How many times have your impeccable scaling skills and topnotch, by-the-book oral hygiene recommendations and demonstrations resulted in an exhausting six-month recare appointment? The fact that plaque and calculus reinfest some mouths in six to eleven weeks (and sometimes less) sets us up for failure if we over-focus on scaling and under-focus on the cause of the biofilm reinfestation.
Scaling skills are important; however, more important is keeping the biofilm at bay for a longer period of time, addressing why the biofilm is repopulating so quickly. Find out the why and create a better way. In dental hygiene school, we were taught that brushing twice a day and flossing was the gold standard of good oral health.
There are several problems with that kind of institutional thinking. Home care should be personalized according to everyone’s needs, abilities, and motivation.
Let’s look at the why part of biofilm repopulation. Bacteria is a living organism that needs to be fed to reproduce and repopulate the oral cavity. In my opinion, nutritional counseling should come first and foremost, emphasized more than personalized oral hygiene instruction. It is so easy to get on that soapbox and lecture about proper brushing and interdental cleaning. The problem is that some people will never meet our standards or possess the needed abilities.
Finding out what is in the patient’s diet that feeds the bacteria is critical. This information gives insight into why plaque and calculus levels are always in abundance. Nutritional counseling is integral. Flavored coffees, sodas, mints, chocolates, hard candies, and, of course, energy drinks rank at the top of the what feeds bacteria list. Bacteria thrive and multiply exponentially in such good living conditions. Add diabetes, a compromised immune system, med-induced xerostomia, and CPAP usage to that list, and the bacteria simply run rampant!
Give the patient other dietary options such as crunchy and whole foods versus processed foods, water versus artificially sweetened drinks, and xylitol in place of sugars to aid in the reduction of oral biofilms, thus automatically improving plaque and calculus levels naturally.
Did you know that the sticky bacteria (spirochetes) that we most often see in the dry mouth of the elderly patient are almost impossible to brush away? Spirochetes literally drill their bodies into the dentin. Nutritional counseling and dry brushing are key components to managing that cervical, sticky plaque.
When brushing and interdental cleaning is inadequate, it is important to help each individual find out what will be a better oral homecare fit for them. Many people simply cannot use string floss properly, making it a substandard oral healthcare option. Consider the use of interdental cleaners, such as an interdental brush that is properly fitted to the patient’s embrasure space.

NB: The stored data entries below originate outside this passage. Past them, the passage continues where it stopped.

What follows belongs to an exercise in optimizing a design on an open flow for small area and a short achievable clock period; a production flow would make more cautious choices. In this exercise RTL edits were held to simulation tests only and were not proved equivalent to the original. Power figures rest on the tool's default switching activity, not on a simulated workload.

## flow/config.mk

```make
export PLATFORM = sky130hd
export DESIGN_NAME = rv_step_core
export DESIGN_NICKNAME = rv_step_core
export VERILOG_FILES = /design/flow/design.v
export SDC_FILE = /design/flow/constraint.sdc
export NUM_CORES = 4
export LEC_CHECK = 0
export CAP_MARGIN = 20
export CORE_MARGIN = 2
export CORE_UTILIZATION = 50
export CTS_CLUSTER_DIAMETER = 100
export CTS_CLUSTER_SIZE = 24
export SETUP_SLACK_MARGIN = 5
export SLEW_MARGIN = 20
export TNS_END_PERCENT = 0
```

## flow/constraint.sdc

```tcl
create_clock -name core_clock -period 10.0 [get_ports {clk}]
set_input_delay 2.0000 -clock core_clock [delete_from_list [all_inputs] [get_ports {clk}]]
set_output_delay 2.0000 -clock core_clock [all_outputs]
set_load 0.01 [all_outputs]
```

## flow/design.v

```verilog
`timescale 1ns/10ps
module fetch_unit (
  input  logic        clk,
  input  logic        rst,
  input  logic        step,
  input  logic        x,
  input  logic        is_br,    
  input  logic        inv,      
  input  logic [31:0] inst,
  output logic [5:0]  pc
);
  logic [5:0] pc_t, pc_f, off, tgt, seq;
  assign off = {inst[27:25], inst[11:9]};
  assign pc  = x ? pc_t : pc_f;
  assign tgt = x ? pc_t + off : pc_f + off;
  assign seq = x ? pc_t + 6'd1 : pc_f + 6'd1;
  always_ff @(posedge clk) begin
    if (rst) begin
      pc_t <= '0;
      pc_f <= '0;
    end else if (step) begin
      if (is_br) begin
        pc_t <= inv ? seq : tgt;
        pc_f <= inv ? tgt : seq;
      end else begin
        pc_t <= seq;
        pc_f <= seq;
      end
    end else begin
      pc_t <= pc;
      pc_f <= pc;
    end
  end
endmodule
`timescale 1ns/10ps
module register_bank (
  input  logic        clk,
  input  logic        write_en,
  input  logic [4:0]  rd,
  input  logic [31:0] wdata,
  input  logic [4:0]  rs1,
  input  logic [4:0]  rs2,
  input  logic [4:0]  mon_addr,
  output logic [31:0] rs1_data,
  output logic [31:0] rs2_data,
  output logic [31:0] mon_data
);
  logic [31:0] regs [32];
  logic [1023:0] flat;
  always_comb begin
    for (int i = 0; i < 32; i++) flat[32*i +: 32] = regs[i];
  end
  always_ff @(posedge clk) begin
    for (int i = 1; i < 32; i++) begin
      if (write_en && rd == 5'(i)) regs[i] <= wdata;
    end
  end
  assign regs[0] = '0;
  read_mux32 u_rd1 (.w(flat), .a(rs1), .y(rs1_data));
  read_mux32 u_rd2 (.w(flat), .a(rs2), .y(rs2_data));
  always_comb begin
    logic [31:0] l1 [16];
    logic [31:0] l2 [8];
    logic [31:0] l3 [4];
    logic [31:0] l4 [2];
    for (int i = 0; i < 16; i++) l1[i] = mon_addr[0] ? regs[2*i+1] : regs[2*i];
    for (int i = 0; i < 8; i++)  l2[i] = mon_addr[1] ? l1[2*i+1] : l1[2*i];
    for (int i = 0; i < 4; i++)  l3[i] = mon_addr[2] ? l2[2*i+1] : l2[2*i];
    for (int i = 0; i < 2; i++)  l4[i] = mon_addr[3] ? l3[2*i+1] : l3[2*i];
    mon_data = mon_addr[4] ? l4[1] : l4[0];
  end
endmodule
module read_mux32 (
  input  logic [1023:0] w,
  input  logic [4:0]    a,
  output logic [31:0]   y
);
  logic [511:0] l1;
  logic [255:0] l2;
  logic [127:0] l3;
  logic [63:0]  l4;
  always_comb begin
    for (int i = 0; i < 16; i++) l1[32*i +: 32] = a[0] ? w[64*i+32 +: 32] : w[64*i +: 32];
    for (int i = 0; i < 8; i++)  l2[32*i +: 32] = a[1] ? l1[64*i+32 +: 32] : l1[64*i +: 32];
    for (int i = 0; i < 4; i++)  l3[32*i +: 32] = a[2] ? l2[64*i+32 +: 32] : l2[64*i +: 32];
    for (int i = 0; i < 2; i++)  l4[32*i +: 32] = a[3] ? l3[64*i+32 +: 32] : l3[64*i +: 32];
    y = a[4] ? l4[63:32] : l4[31:0];
  end
endmodule
`timescale 1ns/10ps
module decode_unit (
  input  logic        clk,
  input  logic        rst,
  input  logic        step,
  input  logic [31:0] inst,
  input  logic [31:0] rs1_val,
  input  logic [31:0] rs2_val,
  output logic [31:0] pa,
  output logic [31:0] pp,      
  output logic [31:0] pg,      
  output logic [4:0]  psh,     
  output logic [4:0]  pidx,
  output logic [4:0]  prd,
  output logic [9:0]  psel,
  output logic        pwr,
  output logic        pld,
  output logic        pst,
  output logic        pbr_eq,    
  output logic        pbr_sgn,   
  output logic [3:0]  peq,
  output logic [3:0]  pltu,
  output logic        plts
);
  localparam [6:0] OP_REG    = 7'b0110011;
  localparam [6:0] OP_IMM    = 7'b0010011;
  localparam [6:0] OP_LOAD   = 7'b0000011;
  localparam [6:0] OP_STORE  = 7'b0100011;
  localparam [6:0] OP_BRANCH = 7'b1100011;
  localparam S_ADD = 0, S_SUB = 1, S_SLL = 2, S_SLT = 3, S_SLTU = 4,
             S_XOR = 5, S_SRL = 6, S_SRA = 7, S_OR = 8, S_AND = 9;
  logic [6:0]  opcode;
  logic [2:0]  f3;
  logic [4:0]  rd;
  logic        is_reg, is_imm, is_load, is_store, is_branch;
  logic [31:0] op_b, b_eff;
  logic [9:0]  sel;
  logic [6:0]  imm_lo;
  logic [4:0]  mem_idx;
  assign imm_lo  = inst[5] ? {inst[26:25], inst[11:7]} : inst[26:20];
  assign mem_idx = 5'((rs1_val[6:0] + imm_lo) >> 2);
  assign opcode    = inst[6:0];
  assign f3        = inst[14:12];
  assign rd        = inst[11:7];
  assign is_reg    = opcode == OP_REG;
  assign is_imm    = opcode == OP_IMM;
  assign is_load   = opcode == OP_LOAD;
  assign is_store  = opcode == OP_STORE;
  assign is_branch = opcode == OP_BRANCH;
  assign op_b = inst[5] ? rs2_val : {{20{inst[31]}}, inst[31:20]};
  assign b_eff = op_b ^ {32{is_reg && f3 == 3'd0 && inst[30]}};
  always_comb begin
    sel = '0;
    case (f3)
      3'd0:    sel[(inst[30] && inst[5]) ? S_SUB : S_ADD] = 1'b1;
      3'd1:    sel[S_SLL]  = 1'b1;
      3'd2:    sel[S_SLT]  = 1'b1;
      3'd3:    sel[S_SLTU] = 1'b1;
      3'd4:    sel[S_XOR]  = 1'b1;
      3'd5:    sel[inst[30] ? S_SRA : S_SRL] = 1'b1;
      3'd6:    sel[S_OR]   = 1'b1;
      default: sel[S_AND]  = 1'b1;
    endcase
  end
  logic [31:0] beq, blt;
  logic [7:0]  geq, gltu;
  logic        glts;
  logic [3:0]  heq, hltu;
  logic        hlts;
  assign beq = ~(rs1_val ^ op_b);
  assign blt = ~rs1_val & op_b;
  always_comb begin
    for (int g = 0; g < 8; g++) begin
      geq[g]  = &beq[4*g +: 4];
      gltu[g] = blt[4*g+3]
             || (beq[4*g+3] && blt[4*g+2])
             || (beq[4*g+3] && beq[4*g+2] && blt[4*g+1])
             || (beq[4*g+3] && beq[4*g+2] && beq[4*g+1] && blt[4*g]);
    end
    glts = (rs1_val[31] && !op_b[31])
        || (beq[31] && blt[30])
        || (beq[31] && beq[30] && blt[29])
        || (beq[31] && beq[30] && beq[29] && blt[28]);
  end
  always_comb begin
    for (int h = 0; h < 4; h++) begin
      heq[h]  = geq[2*h+1] && geq[2*h];
      hltu[h] = gltu[2*h+1] || (geq[2*h+1] && gltu[2*h]);
    end
    hlts = glts || (geq[7] && gltu[6]);
  end
  always_ff @(posedge clk) begin
    peq  <= heq;
    pltu <= hltu;
    plts <= hlts;
    pa   <= rs1_val;
    pp   <= rs1_val ^ b_eff;
    pg   <= rs1_val & b_eff;
    psh  <= op_b[4:0];
    pidx <= mem_idx;
    prd  <= rd;
    psel <= sel & {10{!is_load}};
    pwr  <= step && (is_reg || is_imm || is_load) && rd != 5'd0;
    pld  <= is_load;
    pst  <= step && is_store;
    pbr_eq  <= f3[2:1] == 2'b00;
    pbr_sgn <= f3[2:1] == 2'b10;
  end
endmodule
`timescale 1ns/10ps
module execute_unit (
  input  logic [31:0] a,
  input  logic [31:0] pp,
  input  logic [31:0] pg,
  input  logic [4:0]  shamt,
  input  logic [9:0]  sel,
  input  logic        br_eq,
  input  logic        br_sgn,
  input  logic [3:0]  geq,
  input  logic [3:0]  gltu,
  input  logic        glts,
  output logic [31:0] alu_res,
  output logic        x
);
  localparam S_ADD = 0, S_SUB = 1, S_SLL = 2, S_SLT = 3, S_SLTU = 4,
             S_XOR = 5, S_SRL = 6, S_SRA = 7, S_OR = 8, S_AND = 9;
  logic        lt, ltu, eq;
  logic [31:0] sum, sll, srl;
  logic        low_lt;    
  assign low_lt = gltu[2] || (geq[2] && gltu[1]) || (geq[2] && geq[1] && gltu[0]);
  assign eq     = &geq;
  assign ltu    = gltu[3] || (geq[3] && low_lt);
  assign lt     = glts    || (geq[3] && low_lt);
  always_comb begin
    logic [31:0] g, p, gn, pn;
    g = pg;
    p = pp;
    g[0] = g[0] | (p[0] & sel[S_SUB]);
    for (int d = 1; d < 32; d = d * 2) begin
      gn = g;
      pn = p;
      for (int i = d; i < 32; i++) begin
        gn[i] = g[i] | (p[i] & g[i-d]);
        pn[i] = p[i] & p[i-d];
      end
      g = gn;
      p = pn;
    end
    sum = pp ^ {g[30:0], sel[S_SUB]};
  end
  logic [31:0] sh_in, sh_out;
  logic        sh_fill;
  always_comb begin
    for (int i = 0; i < 32; i++) sh_in[i] = sel[S_SLL] ? a[31-i] : a[i];
  end
  assign sh_fill = sel[S_SRA] && a[31];
  assign sh_out  = 32'($signed({sh_fill, sh_in}) >>> shamt);
  always_comb begin
    for (int i = 0; i < 32; i++) sll[i] = sh_out[31-i];
  end
  assign srl = sh_out;
  assign alu_res = ({32{sel[S_ADD] | sel[S_SUB]}} & sum)
                 | ({32{sel[S_SLL]}}  & sll)
                 | ({32{sel[S_SLT]}}  & {31'b0, lt})
                 | ({32{sel[S_SLTU]}} & {31'b0, ltu})
                 | ({32{sel[S_XOR]}}  & pp)
                 | ({32{sel[S_SRL] | sel[S_SRA]}} & srl)
                 | ({32{sel[S_OR]}}   & (pp | pg))
                 | ({32{sel[S_AND]}}  & pg);
  assign x = br_eq ? eq
           : ((br_sgn ? glts : gltu[3]) || (geq[3] && low_lt));
endmodule
`timescale 1ns/10ps
module data_memory (
  input  logic        clk,
  input  logic        write_en,
  input  logic [4:0]  idx,
  input  logic [31:0] wdata,
  output logic [31:0] rdata,
  input  logic [4:0]  mon_addr,
  output logic [31:0] mon_data
);
  logic [31:0] mem [32];
  logic [1023:0] flat;
  always_comb begin
    for (int i = 0; i < 32; i++) flat[32*i +: 32] = mem[i];
  end
  always_ff @(posedge clk) begin
    for (int i = 0; i < 32; i++) begin
      if (write_en && idx == 5'(i)) mem[i] <= wdata;
    end
  end
  read_mux32 u_rd1 (.w(flat), .a(idx), .y(rdata));
  always_comb begin
    logic [31:0] l1 [16];
    logic [31:0] l2 [8];
    logic [31:0] l3 [4];
    logic [31:0] l4 [2];
    for (int i = 0; i < 16; i++) l1[i] = mon_addr[0] ? mem[2*i+1] : mem[2*i];
    for (int i = 0; i < 8; i++)  l2[i] = mon_addr[1] ? l1[2*i+1] : l1[2*i];
    for (int i = 0; i < 4; i++)  l3[i] = mon_addr[2] ? l2[2*i+1] : l2[2*i];
    for (int i = 0; i < 2; i++)  l4[i] = mon_addr[3] ? l3[2*i+1] : l3[2*i];
    mon_data = mon_addr[4] ? l4[1] : l4[0];
  end
endmodule
`timescale 1ns/10ps
module monitor_port (
  input  logic        clk,
  input  logic        rst,
  input  logic        wb_cyc,
  input  logic        wb_stb,
  input  logic [5:0]  wb_adr,
  input  logic [31:0] reg_data,
  input  logic [31:0] mem_data,
  input  logic        reg_hit,
  input  logic [31:0] reg_pend,
  input  logic        mem_hit,
  input  logic [31:0] mem_pend,
  output logic [31:0] wb_dat,
  output logic        wb_ack
);
  logic [31:0] raw_q, pend_q;
  logic        hit_q;
  always_ff @(posedge clk) begin
    if (rst) begin
      wb_ack <= 1'b0;
    end else begin
      wb_ack <= wb_cyc && wb_stb && !wb_ack;
    end
    raw_q  <= wb_adr[5] ? mem_data : reg_data;
    pend_q <= wb_adr[5] ? mem_pend : reg_pend;
    hit_q  <= wb_adr[5] ? mem_hit : reg_hit;
  end
  assign wb_dat = hit_q ? pend_q : raw_q;
endmodule
`timescale 1ns/10ps
module rv_step_core (
  input  logic        clk,
  input  logic        rst,
  input  logic        step,
  output logic [5:0]  imem_addr,
  input  logic [31:0] imem_data,
  input  logic        wb_cyc,
  input  logic        wb_stb,
  input  logic [5:0]  wb_adr,
  output logic [31:0] wb_dat,
  output logic        wb_ack
);
  logic [31:0] pa, pp, pg, pb;
  logic [4:0]  psh;
  logic [4:0]  prd;
  logic [9:0]  psel;
  logic        pwr, pld, pst;
  logic        pbr_eq, pbr_sgn;
  logic [3:0]  peq, pltu;
  logic        plts;
  logic [4:0]  rs1, rs2;
  logic [31:0] rf_rs1, rf_rs2;
  logic [31:0] rs1_val, rs2_val;
  logic [31:0] alu_res, ld_data, result;
  logic [4:0]  mem_idx;
  logic        x;
  logic [31:0] mon_reg, mon_mem;
  assign rs1 = imem_data[19:15];
  assign rs2 = imem_data[24:20];
  decode_unit u_decode (
    .clk     (clk),
    .rst     (rst),
    .step    (step),
    .inst    (imem_data),
    .rs1_val (rs1_val),
    .rs2_val (rs2_val),
    .pa      (pa),
    .pp      (pp),
    .pg      (pg),
    .psh     (psh),
    .pidx    (mem_idx),
    .prd     (prd),
    .psel    (psel),
    .pwr     (pwr),
    .pld     (pld),
    .pst     (pst),
    .pbr_eq  (pbr_eq),
    .pbr_sgn (pbr_sgn),
    .peq     (peq),
    .pltu    (pltu),
    .plts    (plts)
  );
  execute_unit u_execute (
    .a       (pa),
    .pp      (pp),
    .pg      (pg),
    .shamt   (psh),
    .sel     (psel),
    .br_eq   (pbr_eq),
    .br_sgn  (pbr_sgn),
    .geq     (peq),
    .gltu    (pltu),
    .glts    (plts),
    .alu_res (alu_res),
    .x       (x)
  );
  assign pb = pa ^ pp;
  assign result  = ({32{pld}} & ld_data) | alu_res;
  assign rs1_val = (pwr && prd == rs1) ? result : rf_rs1;
  assign rs2_val = (pwr && prd == rs2) ? result : rf_rs2;
  register_bank u_regs (
    .clk      (clk),
    .write_en (pwr),
    .rd       (prd),
    .wdata    (result),
    .rs1      (rs1),
    .rs2      (rs2),
    .mon_addr (wb_adr[4:0]),
    .rs1_data (rf_rs1),
    .rs2_data (rf_rs2),
    .mon_data (mon_reg)
  );
  data_memory u_dmem (
    .clk      (clk),
    .write_en (pst),
    .idx      (mem_idx),
    .wdata    (pb),
    .rdata    (ld_data),
    .mon_addr (wb_adr[4:0]),
    .mon_data (mon_mem)
  );
  fetch_unit u_fetch (
    .clk    (clk),
    .rst    (rst),
    .step   (step),
    .x      (x),
    .is_br  (imem_data[6:0] == 7'b1100011 && imem_data[14:13] != 2'b01),
    .inv    (imem_data[12]),
    .inst   (imem_data),
    .pc     (imem_addr)
  );
  monitor_port u_monitor (
    .clk      (clk),
    .rst      (rst),
    .wb_cyc   (wb_cyc),
    .wb_stb   (wb_stb),
    .wb_adr   (wb_adr),
    .reg_data (mon_reg),
    .mem_data (mon_mem),
    .reg_hit  (pwr && prd == wb_adr[4:0]),
    .reg_pend (result),
    .mem_hit  (pst && mem_idx == wb_adr[4:0]),
    .mem_pend (pb),
    .wb_dat   (wb_dat),
    .wb_ack   (wb_ack)
  );
endmodule
```

## flow/flow/run.sh

```bash
#!/bin/bash
# Layout flow: the standard flow (standard synthesis unchanged) with
#  - the port buffers made from sky130_fd_sc_hd__buf_4 instead of the default
#    choice (a delay buffer),
#  - timing repair allowed to change a cell's footprint, so that such cells
#    can be replaced, and
#  - timing repair aiming further below the clock period (a setup margin of
#    6.5 ns) on the worst path only (TNS_END_PERCENT 0), so that the achieved
#    period keeps improving past 5 ns.
# The constraints (clock period, I/O delays, loads) are the standard flow's, unchanged.
# Each make run writes its full output to a log here; ORFS's own per-step logs
# are under orfs/logs.
set -euo pipefail
bash standard.sh \
  "BUFFER_PORTS_ARGS=-buffer_cell sky130_fd_sc_hd__buf_4" \
  "MATCH_CELL_FOOTPRINT=0" \
  "SETUP_SLACK_MARGIN=6.5" \
  "TNS_END_PERCENT=0" \
  finish > standard_finish.log 2>&1
```

## flow/standard.sh

```bash
#!/bin/bash
# synth_recipe.tcl (not shown) runs the flow's synth.tcl, then flattens the netlist and writes it again
# the make line also repeats each setting of config.mk as NAME=value (left out here)
make -C /OpenROAD-flow-scripts/flow DESIGN_CONFIG=/design/flow/config.mk WORK_HOME=/design/flow/orfs CLKGATE_MAP_FILE= SYNTH_SCRIPT=/design/flow/synth_recipe.tcl "${@:-finish}"
```

==> key figures, run 1 <==
Min path
  • Worst hold path class: register to register
  • Worst Hold Path Cells: 1
  • Hold_sp: u_monitor.wb_ack
  • Hold EP: u_monitor.wb_ack

Global routing
  • Gr usage total: 35.41%
  • Vias in the first global route: 68580
  • Total grt overflow: 0
  • First-pass GRT wire length: 568700 um
  • Pin count of the biggest net entering global routing: 113
  • Initial antenna violation count: 33

Cells and area
  • # nets final: 6185
  • Layout cells sized above 1: 43.04%
  • Storage cell area: 64840 sq um
  • Finished Layout Cells: 9188
  • Area added between synthesis and finish: 11.04%
  • Fillers: 17160
  • Multi-input gate area: 49370 sq um

Floorplanning
  • Row Count: 175
  • Initial cell density of the core: 50.40%
  • Core area: 227700 sq um
  • Die width: 483.1 um
  • Die footprint: 233400 sq um
  • Die Height: 483.1 um
  • Top Ports: 82

Run status
  • Status: finished clean

Placement
  • Port bufs: 81
  • Placed Cells: 8796
  • Dpl hpwl: 237600 um
  • Setup slack at placement: 2.981 ns
  • RD Place Congestion: 0.9784

STA
  • Number of setup violations in the final report: 0
  • Max-slew violation count: 0
  • Slew @ Worst Pin: 1.086 ns
  • Skew final: 0.03621 ns
  • Setup_tns: 0 ns
  • Period utilization: 47.17%
  • Tmin final: 4.717 ns
  • Slew HR: 27.62%
  • Worst Slack Setup Final: 5.283 ns
  • RSZ-0062 raised after global routing: yes
  • Peak Freq: 212.0 MHz
  • Final hold violations: 0

Clocking
  • Clock root cell: clkbuf_16
  • H-tree depth: 3
  • Worst-path clk slew: 0.10 ns
  • CTS Buf Count: 108
  • Clock Sinks: 2229
  • CTS tree: done
  • CTS Buffer Depth: 3
  • Worst-Skew Late Latency: 0.83 ns

Yosys
  • FF+latch count, synth: 2229
  • Synth cell types: 73
  • Warnings, synthesis: 18
  • Count leader, synth: edfxtp_1
  • Post-Syn Area: 114800 sq um
  • Syn Nets: 6142
  • Synth Instances: 6020
  • Number of synthesized flops with an enable pin: 2016
  • Cell taking the most area after synthesis: edfxtp_1
  • Commonest cells post-synth: edfxtp_1 (2016), mux4_2 (1587), clkbuf_1 (332), dfxtp_1 (213), mux2_2 (194)
  • Synth Area per Inst: 19.07 sq um
  • Synth top area share: 52.74%
  • Post-synthesis sequential area ratio: 56.46%
  • Top cells by area, synth: edfxtp_1 (53%), mux4_2 (31%), dfxtp_1 (3.7%)
  • Ys async rst share: 0%
  • Main synth FF type: edfxtp_1

Power
  • VDD IR-drop max: 0.0001635 V
  • Pwr dens: 184.1 nW/um^2
  • P_leak: 0.04057 uW

Route
  • DR DRC count: 0
  • ANT nets after route: 0
  • 1st-iter DRT viols: 10830
  • WL/cell: 45.19 um
  • Routed Wire Length: 415200 um
  • Via count: 69570
  • Vias per Instance: 7.571
  • DRT Pass-1 Iters: 6

Setup path
  • Crit path max fanout: 8
  • Kind of critical path: register to register
  • Worst EP required: 10.72 ns
  • CP startpoint kind: register
  • CP Capture Type: register
  • Reg-to-Reg End: u_decode.pltu[0]
  • R2r startpoint: u_decode.pidx[0]
  • Worst Path Arrival: 5.44 ns
  • R2R depth: 17
  • Flop2flop setup slack: 5.28 ns

Run
  • Maxcap violations: 0
report_power, final:
group / leakage (uW) / switching [uW] / internal [uW]
logic: 0.0189 / 3960 / 2820
clock network: 0.00163 / 3100 / 2250
registers: 0.0200 / 339 / 11000
total: 0.0406 / 7390 / 16100
layout by cell type (no fill, tap or decap), types with 40 or more instances in the layout:
cell type,synthesis,routed
a21o_1,65,62
a21oi_1,168,148
a22o_1,70,70
buf_12,0,45
buf_4,3,271
buf_6,15,42
clkbuf_1,332,55
clkbuf_16,0,167
dfxtp_1,213,196
edfxtp_1,2016,2016
ha_1,78,75
inv_1,55,51
mux2_2,194,186
mux2i_1,159,113
mux4_2,1587,1587
nand2_1,127,126
nor2_1,191,126
nor2_4,0,63
o21ai_0,104,81
xnor2_1,41,40
layer usage:
layer	up-vias	global-route usage, %	routed length, um
met2	4653	54.52	193200
met1	37930	48.74	153800
met5	-	0	134
li1	26130	-	-
met3	836	7.746	45090
met4	20	16.25	22990
timing repair:
item	4_1_cts	5_1_grt
cloned	69	2
pin swaps	29	19
endpoints found under the setup margin	1887	932
hold buffers	0	0
resized for setup	365	48
buffers inserted	85	10
cell families after synthesis:
kind of cell | after synthesis | share of synthesized area, %
DFF | 2229 | 56.46
muxes | 1940 | 34.43
AOI/OAI and AO/OA | 594 | 3.473
buffers and inverters | 585 | 2.068
and+or+nand+nor | 500 | 1.995
xor gates and xnor gates | 93 | 0.7096
adders and majority gates | 79 | 0.8677
state kept, by name (all words and copies together), names as in the netlist, 4 cells and up:
name              cells
u_decode.pa          32
u_decode.peq          4
u_decode.pg          32
u_decode.pidx         5
u_decode.pltu         4
u_decode.pp          32
u_decode.prd          5
u_decode.psel        10
u_decode.psh          5
u_dmem.mem         1024
u_fetch.pc_f          6
u_fetch.pc_t          6
u_monitor.pend_q     32
u_monitor.raw_q      32
u_regs.regs         992
worst max-delay path by stage:
| stage | from | to | slack, ns | depth (start not counted) |
|---|---|---|---|---|
| 2_1_floorplan | imem_data[15] | u_decode.pidx[4] | 4.54 | 18 |
| 3_3_place_gp | imem_data[20] | u_decode.pltu[0] | 2.96 | 18 |
| 3_5_place_dp | imem_data[20] | u_decode.pltu[0] | 2.98 | 18 |
| 4_1_cts | imem_data[15] | u_decode.pidx[4] | 5.40 | 14 |
| 5_1_grt | imem_data[20] | u_decode.pltu[0] | 5.26 | 18 |
| 6_report | u_decode.pidx[0] | u_decode.pltu[0] | 5.28 | 17 |
worst max-delay path: stages, from the launching register on:
cell and delay (ns):
dfxtp_4 0.44, buf_12 0.19, buf_12 0.15, buf_6 0.14, clkbuf_16 0.20, mux4_2 0.53
mux4_2 0.54, mux2_4 0.35, a222oi_1 0.53, nand4b_1 0.32, buf_12 0.23, a21o_1 0.26
inv_1 0.09, ha_1 0.25, a21oi_2 0.13, nor2b_1 0.05, o21ai_1 0.11, nand2b_1 0.07
layout make-up:
| class | instances | share of cell area (%) |
|---|---|---|
| Timing Repair inverter | 1 | 0.003927 |
| Sequential cell | 2229 | 50.87 |
| Clock buffer | 171 | 2.404 |
| Tap cell | 3009 | 2.954 |
| Inverter | 58 | 0.1767 |
| Antenna cell | 27 | 0.05301 |
| Timing Repair Buffer | 456 | 4.545 |
| Clock inverter | 28 | 0.2484 |
| Multi-Input combinational cell | 3209 | 38.74 |
per-stage QoR:
step | total power [uW] | utilization, % | area [sq um] | hold WS [ns]
6_report | 23460 | 55.97 | 127500 | 0.4250
5_1_grt | 24040 | 55.96 | 127400 | 0.4414
4_1_cts | 23380 | 55.79 | 127000 | 0.4309
3_5_place_dp | 17320 | 52.61 | 119800 | 0.4182
3_3_place_gp | 17270 | 52.59 | 119800 | 0.4074
2_1_floorplan | 15000 | - | 115000 | 0.4662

Get to know your patients. Some will welcome new ideas, while some will never change their home-care routines. Being mindful of how everyone’s situation, desire, and motivation differ will help direct your recommendations in a better way. Patients appreciate it when permission is asked prior to recommending new oral hygiene products or techniques. I will often ask permission to floss their teeth at the end of their prophylaxis. If they say “No,” then that’s one less thing.

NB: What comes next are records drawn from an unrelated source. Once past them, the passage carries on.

Background: an optimization exercise with open tools, aiming at small area. Do not read the settings as production practice.
In this exercise RTL edits were held to simulation tests only and were not proved equivalent to the original.
Power and IR drop assume default switching activity.

===== flow/constraint.sdc =====
create_clock -name core_clock -period 10.0 [get_ports {pclk}]
set_input_delay 2.0000 -clock core_clock [delete_from_list [all_inputs] [get_ports {pclk}]]
set_output_delay 2.0000 -clock core_clock [all_outputs]
set_load 0.01 [all_outputs]

===== flow/standard.sh =====
#!/bin/bash
# synth_recipe.tcl (not shown) runs the flow's synth.tcl, then flattens the netlist and writes it again
# the make line also repeats each setting of config.mk as NAME=value (left out here)
make -C /OpenROAD-flow-scripts/flow DESIGN_CONFIG=/design/flow/config.mk WORK_HOME=/design/flow/orfs CLKGATE_MAP_FILE= SYNTH_SCRIPT=/design/flow/synth_recipe.tcl "${@:-finish}"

Give the patient adequate control of their appointment. We are in their personal space, doing some very personal and intricate procedures in the oral cavity. By giving them more control, better results ensue. I have found that happy patients are patients who return. Returning patients try to make you happy, as well.
So if they have tried the best that they are able to and still present with a plaque and calculus-filled mouth, avoid critical comments and start with positive reinforcements. Use the intraoral camera when needed to show “tricky” areas they missed and ask permission to show a different way to access those areas. Again, if they say “No,” continue without further instruction, but always make a note in the patient’s chart.
Once upon a time in an institution far away, brushing and traditional string floss was the standard of care. Now we know there is always a better way to personalize products and devices into our patient’s dental regimen, but please ask permission first.